鬼がピタリと動きを止める。シュウシュウと音を立てて体が蒸気を上げ始めた。元の形を思い出すように、角は額の中に収まっていき、髪は根本から黒に変わり、犬歯は口の中に収まり、筋肉は萎み、背中の腕は指先から小さくなって消えていく。

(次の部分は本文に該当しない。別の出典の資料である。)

**config.mk**
```make
export PLATFORM = sky130hd
export DESIGN_NAME = serdiv_top
export DESIGN_NICKNAME = d
export VERILOG_FILES = /design/src/rtl/serdiv_pkg.sv /design/src/rtl/serdiv_lane.sv /design/src/rtl/serdiv_core.sv /design/src/rtl/serdiv_shifter.sv /design/src/rtl/serdiv_top.sv
export SDC_FILE = /design/constraint.sdc
export NUM_CORES = 1
export LEC_CHECK = 0
export BUFFER_PORTS_ARGS = -buffer_cell sky130_fd_sc_hd__buf_4
export CAP_MARGIN = 25
export CELL_PAD_IN_SITES_DETAIL_PLACEMENT = 1
export CELL_PAD_IN_SITES_GLOBAL_PLACEMENT = 1
export CORE_MARGIN = 2
export CORE_UTILIZATION = 28
export CTS_CLUSTER_SIZE = 28
export DETAILED_ROUTE_END_ITERATION = 7
export GPL_TIMING_DRIVEN = 0
export PLACE_DENSITY = 0.48
export SETUP_SLACK_MARGIN = 0.15
export SLEW_MARGIN = 20
export SYNTH_ARGS = -nofsm -noshare
export SYNTH_HDL_FRONTEND = slang
export SYNTH_HIERARCHICAL = 1
export SYNTH_SLANG_ARGS = --single-unit
export TNS_END_PERCENT = 50
```
**constraint.sdc**
```tcl
create_clock -name clk -period 6.4 [get_ports clk]
set_input_delay 0.32 -clock clk [delete_from_list [all_inputs] [get_ports clk]]
set_output_delay 0.32 -clock clk [all_outputs]
set_load 0.005 [all_outputs]
```
**src/rtl/serdiv_pkg.sv**
```systemverilog
package serdiv_pkg;
    typedef enum logic [1:0] {
        ST_IDLE  = 2'd0,
        ST_FILL  = 2'd1,
        ST_WORK  = 2'd2,
        ST_DRAIN = 2'd3
    } sd_state_t;
endpackage

```
**src/rtl/serdiv_lane.sv**
```systemverilog
// One operand capture register: bit addressed by a write index, cleared on a new load.
module serdiv_lane #(
    parameter int W  = 24,
    parameter int IW = $clog2(W + 1)
) (
    input  logic          clk,
    input  logic          rst,
    input  logic          clr,
    input  logic          wr_en,
    input  logic [IW-1:0] wr_idx,
    input  logic          bit_in,
    output logic [W-1:0]  value
);
    for (genvar i = 0; i < W; i++) begin : g_bit
        always_ff @(posedge clk) begin
            if (rst) begin
                value[i] <= 1'b0;
            end else if (wr_en && wr_idx == IW'(i)) begin
                value[i] <= bit_in;
            end else if (clr) begin
                value[i] <= 1'b0;
            end
        end
    end
endmodule

```
**src/rtl/serdiv_core.sv**
```systemverilog
// Restoring divider, one quotient bit per clock, MSB of quotient first.
module serdiv_core #(
    parameter int W  = 24,
    parameter int KW = $clog2(W)
) (
    input  logic         clk,
    input  logic         rst,
    input  logic         go,
    input  logic [W-1:0] dividend,
    input  logic [W-1:0] divisor,
    output logic [W-1:0] quot,
    output logic         fin
);
    localparam int RW = W + 1;

    logic [RW-1:0] rem;
    logic [W-1:0]  dvs;
    logic [KW-1:0] step;
    logic          busy;
    logic [RW:0]   trial;
    logic          fits;
    logic [RW-1:0] kept;

    always_comb begin
        trial = {1'b0, rem} - {2'b00, dvs};
        fits  = ~trial[RW];
        kept  = fits ? trial[RW-1:0] : rem;
    end

    always_ff @(posedge clk) begin
        if (rst) begin
            rem  <= '0;
            dvs  <= '0;
            quot <= '0;
            step <= '0;
            busy <= 1'b0;
            fin  <= 1'b0;
        end else begin
            fin <= 1'b0;
            if (go) begin
                rem  <= {1'b0, dividend};
                dvs  <= divisor;
                quot <= '0;
                step <= '0;
                busy <= 1'b1;
            end else if (busy) begin
                rem  <= {kept[RW-2:0], 1'b0};
                quot <= {quot[W-2:0], fits};
                step <= step + 1'b1;
                if (step == KW'(W - 1)) begin
                    busy <= 1'b0;
                    fin  <= 1'b1;
                end
            end
        end
    end
endmodule

```
**src/rtl/serdiv_shifter.sv**
```systemverilog
// Parallel-in, serial-out quotient register, LSB leaves first.
module serdiv_shifter #(
    parameter int W = 24
) (
    input  logic         clk,
    input  logic         rst,
    input  logic         load,
    input  logic         shift,
    input  logic [W-1:0] par_in,
    output logic         ser_out
);
    logic [W-1:0] sreg;

    always_ff @(posedge clk) begin
        if (rst) begin
            sreg <= '0;
        end else if (load) begin
            sreg <= par_in;
        end else if (shift) begin
            sreg <= {1'b0, sreg[W-1:1]};
        end
    end

    assign ser_out = sreg[0];
endmodule

```
**src/rtl/serdiv_top.sv**
```systemverilog
module serdiv_top
    import serdiv_pkg::*;
#(
    parameter int W = 24
) (
    input  logic clk,
    input  logic rst,
    input  logic start,
    input  logic x_in,
    input  logic y_in,
    output logic q_out,
    output logic done
);
    localparam int CW = $clog2(W + 1);
    localparam int RW = $clog2(W);

    sd_state_t     state, state_nx;
    logic [CW-1:0] fill_cnt;
    logic [RW-1:0] out_cnt;
    logic          lane_clr, lane_wr;
    logic [CW-1:0] wr_idx;
    logic          core_go, core_fin, ser_load, ser_shift, ser_bit;
    logic [W-1:0]  x_val, y_val, quot;

    // state register
    always_ff @(posedge clk) begin
        if (rst) state <= ST_IDLE;
        else     state <= state_nx;
    end

    // transitions
    always_comb begin
        state_nx = state;
        unique case (state)
            ST_IDLE:  if (start)                  state_nx = ST_FILL;
            ST_FILL:  if (!start)                 state_nx = ST_WORK;
            ST_WORK:  if (core_fin)               state_nx = ST_DRAIN;
            ST_DRAIN: if (out_cnt == RW'(W - 1))  state_nx = ST_IDLE;
        endcase
    end

    // outputs of the sequencer
    always_comb begin
        lane_clr  = 1'b0;
        lane_wr   = 1'b0;
        wr_idx    = fill_cnt;
        core_go   = 1'b0;
        ser_load  = 1'b0;
        ser_shift = 1'b0;
        done      = 1'b0;
        unique case (state)
            ST_IDLE: begin
                lane_clr = start;
                lane_wr  = start;
                wr_idx   = '0;
            end
            ST_FILL: begin
                lane_wr = start && (fill_cnt < CW'(W));
                core_go = !start;
            end
            ST_WORK: begin
                ser_load = core_fin;
            end
            ST_DRAIN: begin
                ser_shift = 1'b1;
                done      = 1'b1;
            end
        endcase
    end

    // counters
    always_ff @(posedge clk) begin
        if (rst) begin
            fill_cnt <= '0;
            out_cnt  <= '0;
        end else begin
            if (state == ST_IDLE && start)
                fill_cnt <= CW'(1);
            else if (lane_wr)
                fill_cnt <= fill_cnt + 1'b1;
            if (ser_load)
                out_cnt <= '0;
            else if (ser_shift)
                out_cnt <= out_cnt + 1'b1;
        end
    end

    serdiv_lane #(.W(W)) u_lane_x (
        .clk(clk), .rst(rst), .clr(lane_clr), .wr_en(lane_wr),
        .wr_idx(wr_idx), .bit_in(x_in), .value(x_val)
    );

    serdiv_lane #(.W(W)) u_lane_y (
        .clk(clk), .rst(rst), .clr(lane_clr), .wr_en(lane_wr),
        .wr_idx(wr_idx), .bit_in(y_in), .value(y_val)
    );

    serdiv_core #(.W(W)) u_core (
        .clk(clk), .rst(rst), .go(core_go), .dividend(x_val),
        .divisor(y_val), .quot(quot), .fin(core_fin)
    );

    serdiv_shifter #(.W(W)) u_shift (
        .clk(clk), .rst(rst), .load(ser_load), .shift(ser_shift),
        .par_in(quot), .ser_out(ser_bit)
    );

    assign q_out = done & ser_bit;
endmodule

```
### Word level (Yosys, flattened, before mapping)

Index checks and enable logic that the tools add are counted.

| word-level totals | value |
|---|---|
| word-level logic and storage cells | 232 |
| register bits | 164 |
| output and inout port bits | 2 |
| input port bits | 5 |

| operators by class | value |
|---|---|
| equality and inequality tests | 32 |
| reductions and logical operators | 61 |
| add/sub/neg operators | 4 |
| bitwise gates (word level) | 3 |
| mux-type cells | 71 |
| order comparisons | 1 |

Operators with widths:

| operator | count |
|---|---|
| 24-bit 2-to-1 mux | 5 |
| 1-bit 2-to-1 mux | 59 |
| 2-bit nonzero test | 27 |
| 5-bit equality test, second input constant | 10 |
| 5-bit by 4-bit equality test with 1-bit output, second input constant | 8 |
| 1-bit logical AND | 26 |
| 25-bit by 24-bit subtractor with 26-bit output | 1 |
| 5-bit by 3-bit equality test with 1-bit output, second input constant | 4 |
| 5-bit by 1-bit adder with 5-bit output, second input constant | 3 |
| 5-bit by 2-bit equality test with 1-bit output, second input constant | 2 |
| 2-bit 2-to-1 mux | 4 |
| 2-bit case mux with 4 select lines | 1 |
| 2-bit inequality test, second input constant | 3 |
| 2-bit OR reduction | 3 |
| 5-bit by 1-bit equality test with 1-bit output, second input constant | 1 |
| 5-bit zero test | 1 |
| 5-bit < comparator, second input constant | 1 |
| 5-bit 2-to-1 mux | 1 |
| 2-bit equality test, second input constant | 2 |
| 4-bit AND reduction | 1 |
| 3-bit OR reduction | 1 |
| 2-bit by 1-bit equality test with 1-bit output, second input constant | 1 |
| 2-bit zero test | 1 |
| 2-bit by 1-bit inequality test with 1-bit output, second input constant | 1 |
| other kinds (4) | 5 |

### Longest topological paths before layout

| logic depth | value |
|---|---|
| depth in word-level cells | 5 |
| mapped depth | 12 |
| gate-level depth less buffers | 12 |

### By module

Netlist, hierarchy kept.

By module, submodules not included:

| module | cells an instance | area each (um2) | sequential area each (um2) | times used |
|---|---|---|---|---|
| serdiv_core | 537 | 4,546.9 | 1,601.5 | 1 |
| serdiv_lane | 117 | 1,119.8 | 480.5 | 2 |
| serdiv_shifter | 106 | 1,146.1 | 480.5 | 1 |
| serdiv_top | 83 | 737.0 | 240.2 | 1 |

### Worst setup path after synthesis

Ideal clock, no wire load.

| timing | value |
|---|---|
| path type | reg-to-reg |
| start point | register u_core.rem[0] |
| end point | register u_core.rem[13] |
| data required time | 6,285 ps |
| slack | 3,752 ps |
| clock period less this slack | 2,648 ps |
| data arrival time | 2,533 ps |
| cell stages (with the launch flop) | 13 |
| library setup time | 115 ps |
| path buffers | 0 |
| cell sequence | dfxtp_1 -> inv_1 -> ha_1 -> inv_1 -> fa_1 -> a21o_1 -> and4_1 -> o211a_1 -> o31a_2 -> or3_1 -> nand3_1 -> a311oi_1 -> o21ba_1 |

| between the ends | value |
|---|---|
| cells in the longest elaborated chain, start to end | 4 |

Ends and longest elaborated chain:

| what | RTL line | source |
|---|---|---|
| from (decl) | serdiv_core.sv:16 | `logic [RW-1:0] rem;` |
| from (signal assigned) | serdiv_core.sv:41 | `rem <= {1'b0, dividend};` |
| from (signal assigned) | serdiv_core.sv:47 | `rem <= {kept[RW-2:0], 1'b0};` |
| 25-bit by 24-bit subtractor with 26-bit output | serdiv_core.sv:25 | `trial = {1'b0, rem} - {2'b00, dvs};` |
| 24-bit 2-to-1 mux | serdiv_core.sv:27 | `kept = fits ? trial[RW-1:0] : rem;` |
| 24-bit 2-to-1 mux | serdiv_core.sv:46 | `end else if (busy) begin` |
| 24-bit 2-to-1 mux | serdiv_core.sv:40 | `if (go) begin` |

Every way passes these cells. The select of a mux whose other input is x is not followed.
A chain may end at the register's enable or synchronous reset.

### Worst setup path after layout

| timing | value |
|---|---|
| start point | register u_core.dvs[14] |
| end point | register u_core.rem[20] |

| between the ends | value |
|---|---|
| cells in the longest elaborated chain, start to end | 4 |

Ends and longest elaborated chain:

| what | RTL line | source |
|---|---|---|
| from (decl) | serdiv_core.sv:17 | `logic [W-1:0] dvs;` |
| from (signal assigned) | serdiv_core.sv:42 | `dvs <= divisor;` |
| 25-bit by 24-bit subtractor with 26-bit output | serdiv_core.sv:25 |  |
| 24-bit 2-to-1 mux | serdiv_core.sv:27 |  |
| 24-bit 2-to-1 mux | serdiv_core.sv:46 |  |
| 24-bit 2-to-1 mux | serdiv_core.sv:40 |  |

Every way passes these cells. The select of a mux whose other input is x is not followed.

==> out/qor.txt <==
status -> finished, final reports clean
CP bufs+invs -> 2
Core Area -> 0.0305 mm2
drt wl/cell -> 18.3 um
final core occ -> 32.0%
Layout Skew -> 15.9 ps
Vias -> 6785
Startpoint Class -> flop
clock root cell -> clkbuf_16
Critical Path, Cell by Cell -> inv_1 > ha_1 > nand4_1 > a21oi_1 > nor2_1 > a311o_2 > o21ai_4 > buf_2 > nand2_1 > o21ai_0 > o2bb2ai_1
Most Crowded Layer GR -> met2
largest net degree at the start of global routing -> 20
clock-pin slew on the worst setup and hold paths -> 80 ps
vias in the first global route -> 7122
I/O Pins -> 7
Clk Latency, worst-skew pair -> 440 ps
DRT iter0 DRCs -> 230
part of the power in the clock network -> 21.8%
ANT nets after route -> 0
Worst path slowest cell -> a311o_2
HP Class -> primary input to flop
DRT Wirelength -> 25.6 mm
ys async rst share -> 0%
first-pass GRT wire length -> 41.2 mm
M3 GR Usage -> 3.28%
setup repair bufs after CTS -> 0
share of layout cells above drive strength 1 -> 9.81%
initial core utilization -> 28.4%
Critical Path Max Stage Delay -> 430 ps
Post-synth EDFFs -> 0
PD cells -> 461 mW/mm2
Static Leak -> 3.76 nW
Comb pwr share -> 52.7%
max-slew violations -> 0
Post-CTS Resized -> 0
maximum vdd drop -> 0.000226 V
NetSw -> 0.00201 W
DR pass1 iterations -> 6
final critical-path required period -> 2960 ps
final hold vios -> 0
Internal Power -> 0.00249 W
post-synthesis net count -> 997
initial antenna violation count -> 0
critical path class -> flop to flop
cts hold-fix bufs -> 0
Antenna Cells -> 0
CTS sink cnt -> 164
vias per inst -> 4.86
GPL Wtd Cong -> 0.746
Cell variety after synth -> 76
Post-Syn Area -> 0.00867 mm2
Area Overhead vs Synth -> 12.6%
worst path required time -> 6770 ps
Sum Neg Setup Slack -> 0 ps
GR Util met2 -> 26.2%
cell family with most CP delay -> compound AO/OA/AOI/OAI gates
Slew headroom -> 47.8%
CP arrival -> 3330 ps
Sw Ratio -> 44.6%
HPWL Detailed -> 19.2 mm
# rows -> 64
CP startpoint -> u_core/dvs[14]$_SDFFE_PP0P_
die outline width -> 180 um
share of the yosys chip area belonging to registers -> 37.9%
post-synthesis register bit count -> 164
Final period util -> 46.3%
CTS tree -> done
DRC -> 0
sequential share of power -> 25.6%
htree depth -> 4
worst-path fanout max -> 10
max-cap violations -> 0
RSZ-0062 raised after global routing -> false
Hold Crit Start -> start
TritonCTS Buffers -> 17
Die Ht -> 180 um
Synth Flop Type -> dfxtp_1
Overflow after GRT -> 0
die area -> 0.0324 mm2
endpoints failing setup -> 0
Avg Synthesized Cell Area -> 9.03 um2
Slew @ Worst Pin -> 783 ps
clk buf depth -> 2
Port Buffers -> 5
# nets final -> 1023
Syn Inst Count -> 960
Synth warnings -> 6
Critical R2R Launch -> u_core/dvs[14]$_SDFFE_PP0P_
met1 Use GR -> 22.2%
Tot GR Track Use -> 16.4%
Fmax achieved -> 337 MHz
critical path endpoint category -> flop
-- final cells by class --
type	instances	area, um2
Buffer	57	337
Clock buffer	18	429
Clock inverter	14	119
Fill cell	3507	20700
Inverter	40	150
Multi-Input combinational cell	699	4900
Sequential cell	164	3280
Tap cell	396	495
Timing Repair Buffer	7	52.6
-- tightest hold or removal path: cells and delay by family --
family	cells	cell delay, ps
compound gates	2	170
buf+inv	1	170
-- cell usage in the layout, fill, tap and decap left out, drive strengths merged, types with 3 or more instances in the layout --
cell	n
a211oi	26
clkinv	6
or3	5
o211ai	10
nand2	137
o2bb2ai	5
inv	46
buf	32
nand3	19
a21o	4
o22ai	4
nor3	3
ha	31
a21oi	38
a22oi	4
or2	3
mux2i	122
clkbuf	50
nor2	99
xor2	13
xnor2	11
a311o	8
nand4b	4
a31oi	6
dfxtp	164
nand4	6
and4bb	6
nand2b	14
a221oi	4
o21a	7
and2	5
o31ai	5
o21ai	21
and3	3
nor2b	37
-- Yosys cell counts, drive strengths merged, types with 5 or more instances --
master	number	area (um2)
xnor2	11	96.3
ha	31	388
a31oi	6	37.5
o211ai	10	85.1
a21oi	38	194
nand4	6	37.5
xor2	13	114
o2bb2ai	5	43.8
nor2	99	372
o31ai	5	56.3
nand2	137	514
and4bb	6	75.1
buf	25	216
dfxtp	164	3280
or3	5	31.3
o21ai	21	128
nor2b	37	231
a311o	8	81.3
clkbuf	32	120
mux2i	122	1220
o21a	7	53.8
inv	40	150
a211oi	26	220
nand3	19	110
nand2b	14	87.6
and2	5	31.3
-- sequential cells by signal (all words and copies together) (netlist names) --
| signal | cells |
|---|---|
| u_core/fin | 1 |
| u_lane_y/value | 24 |
| u_shift/sreg | 24 |
| state | 2 |
| u_core/busy | 1 |
| out_cnt | 5 |
| u_core/quot | 24 |
| u_core/rem | 25 |
| u_lane_x/value | 24 |
| u_core/dvs | 24 |
| u_core/step | 5 |
| fill_cnt | 5 |
-- final timing paths --
kind	cells past startpoint	to	slack [ps]
worst max-delay path	11	u_core/rem[20]$_SDFFE_PP0P_	3440
worst min-delay path	3	fill_cnt[4]$_SDFFE_PP0P_	270
worst max register to register	11	u_core/rem[20]$_SDFFE_PP0P_	3440
worst min register to register	2	u_lane_x/value[2]$_SDFFE_PP0P_	460
-- logic make-up (layout without fill, tap and decap cells) --
family | Yosys count | after routing | share of synthesized area (%)
DFF | 164 | 164 | 37.9
muxes | 122 | 122 | 14.1
xor gates and xnor gates | 24 | 24 | 2.42
adders and majority gates | 32 | 32 | 4.70
and+or+nand+nor | 353 | 353 | 20.2
buffers and inverters | 97 | 136 | 5.61
AOI/OAI and AO/OA | 168 | 168 | 15.1
-- power by group through the flow --
stage	registers, W	logic, W	clock network [W]
2_1_floorplan	0.00115	0.00173	0
3_3_place_gp	0.00118	0.00240	0
3_5_place_dp	0.00118	0.00239	0
4_1_cts	0.00115	0.00241	0.00103
5_1_grt	0.00116	0.00261	0.00107
6_report	0.00115	0.00237	0.000979
-- per-layer routing --
| layer | share of wire (%) | vias up | wire length [um] |
|---|---|---|---|
| met1 | 50 | 3299 | 12800 |
| met3 | 2.4 | 24 | 625 |
| met5 | 0 | - | 0 |
| met2 | 46 | 53 | 11700 |
| met4 | 1.9 | 0 | 477 |
| li1 | - | 3409 | - |
-- through the flow --
step	setup WS [ps]	std cells	total power (W)	area (um2)	hold slack, ps
floorplan	3750	960	0.00288	8670	389
detailed placement	3420	1362	0.00357	9210	456
finish	3440	1395	0.00450	9770	268
global placement	3360	1361	0.00358	9200	451
CTS	3390	1394	0.00459	9760	243
global route	3180	1395	0.00484	9770	260
(Power assumes the default switching activity.)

残るのは作業着を着たタンクトップのヒョロヒョロした若者だった。
「あー、終わったー」
河川敷に大の字に転がる。でもこれ、若者の方から下着覗けるのでは? いいや。知らん。
「大丈夫ですか」
気弱そうな声が移動して近づいてくる。
「気にすんな。私がルール違反したっぽい」
むくりと上半身だけ起こす。
「カバン取って」
言うこと聞きそうだったので指示してみる。弾かれたように駆け出して、若者はカバンを拾ってきた。土草まみれのカバンを覗いて無くした物がないかチェック。全部ある。セーフ。
「お姉さん、強いんですね」
「なに、覚えてんの?」
「言うこと聞かないのは体ばかりで。すみません、ご迷惑をおかけしました」
「いいって。ボクシングやってんの?」
「見る専門ですね」
「それであの動きか。アレじゃん。漫画とかで技コピーするタイプのキャラじゃん」
「あの体だから、ですが」
「とりあえず、あんた他の格闘技見るの禁止ね」
「え、どうして……」
「手強くなるでしょうが」
「次があるんですか? やめた方が……」
「いや、私もない事を祈るわ」
ひらひらと手を振って立ち上がる。転がしてたパンプスを突っかける。
「あの、何かお詫びを」
「ルール違反はこっち。まったく、罰金とか知らんわ。んじゃね」
食い下がろうとする若者をぶった切って帰る。早くシャワー浴びたい。着替えたい。